Legendary Hollywood Actress
As star of more than thirty motion pictures, two Broadway shows, two series, as well as dozens of television appearances, here and abroad, in 2011 Debbie Reynolds celebrates her 63rd year in show business.
Debbie made her screen debut with Jane Haver and James Barton in The Daughter of Rosie O’Grady. Her first big break came in an MGM musical starring Fred Astaire and Red Skelton, Three Little Words, in which she portrayed Helen Kane, the "Boop-boop-a-doop" girl of the late 1930s. A subsequent performance in a Busby Berkley musical, Two Weeks With Love, convinced the legendary L.B. Mayer to choose her for the leading female role in what became one of the greatest screen musicals of all time, Singin’ In The Rain.

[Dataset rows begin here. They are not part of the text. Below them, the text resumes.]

**config.mk**
```make
export PLATFORM = sky130hd
export DESIGN_NAME = imem_arbiter_flat
export DESIGN_NICKNAME = d
export VERILOG_FILES = /design/src/rtl/imem_arbiter_pkg.sv /design/src/rtl/imem_arbiter_if.sv /design/src/rtl/imem_arb_starve.sv /design/src/rtl/imem_arbiter.sv /design/src/flat_wrapper.sv
export SDC_FILE = /design/constraint.sdc
export NUM_CORES = 1
export LEC_CHECK = 0
export ABC_CLOCK_PERIOD_IN_PS = 1800
export CAP_MARGIN = 10
export CORE_MARGIN = 8
export CORE_UTILIZATION = 31
export DETAILED_ROUTE_END_ITERATION = 10
export PLACE_DENSITY = 0.74
export SLEW_MARGIN = 0
export SYNTH_ARGS = -nofsm -noshare
export SYNTH_HDL_FRONTEND = slang
export SYNTH_SLANG_ARGS = --single-unit
```
**constraint.sdc**
```tcl
create_clock -name clk -period 1.8 [get_ports clk]
set_clock_uncertainty 0.2 [all_clocks]
set_input_delay 0.45 -clock clk [delete_from_list [all_inputs] [get_ports clk]]
set_output_delay 0.45 -clock clk [all_outputs]
set_load 0.02 [all_outputs]
```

Over a ten year period, Debbie made more than twenty-five films, including How The West Was Won, The Unsinkable Molly Brown (for which she was nominated for an Oscar), Susan Slept Here, The Tender Trap, Tammy and The Bachelor, The Pleasure of his Company, Mary, Mary, Divorce American Style and Good-bye Charlie.
Her recordings of "Abba Dabba Honeymoon" (from "Two Weeks with Love") and "Tammy" both sold more than a million copies. In the mid-1960s Debbie put together her first nightclub act which debuted at the Rivera Hotel in Las Vegas. In the twenty-five years since, she has been a headliner on the casino circuit from Reno and Tahoe and Las Vegas to Atlantic City to the famed London Palladium, as well as in concert in every major American city, touring on the average of forty-two weeks a year.
In 1973, she took a break from her nightclub appearances to star in the Broadway revival of "Irene," breaking all previous box office records for a Broadway musical. After an enormously successful national tour of the show, Debbie returned to the musical stage with another hit revival, Irving Berlin’s "Annie Get Your Gun," directed by the late Gower Champion (who also directed "Irene"). In 1983, she returned to Broadway again to star in the hit musical, "Woman of the Year." In 1989, a National Tour of the "Unsinkable Molly Brown."
Debbie’s off screen, off-stage life has been as active and versatile. Mother of two children, actress/writer, Carrie Fisher and son Todd Fisher. In 1992, Carrie made her a grandmother, giving birth to beautiful baby girl, Billie Catherine.
She has been a life-long supporter and fund raiser for the Girl Scouts, and founder-president of the Thalians, a charitable organization which has raised millions for emotionally disturbed children.
Since the late 1960s she has also been actively involved in a project closest to her heart, the collection and preservation of memorabilia from Hollywood’s first half-century of film making gathering thousands of costumes, props and mementos of Hollywood’s studios and their greatest stars.
In 1987, Debbie published her widely-read memoir, Debbie, My Life, (co-written with David Patrick Columbia) with William Morrow & Company Publisher.
More recently, the made-for TV movie THESE OLD BROADS, written by (daughter) Carrie Fisher and Elaine Pope was a 2001 hysterically memorable treat, starring Debbie, Shirley MacLaine, Joan Collins and Elizabeth Taylor. On the NBC sitcom, WILL AND GRACE, Debbie has played a recurring roll as Bobbi Adler, the mother of "Grace" (placed by Debra Messing) for which she received an Emmy nomination. In March of 2003, Debbie was presented with the Lifetime Achievement Award from the 82nd Hollywood Chamber of Commerce. She is the first woman to receive this award honoring her outstanding contributions to Hollywood. In the 2004 film, CONNIE AND CARLA, Debbie plays herself.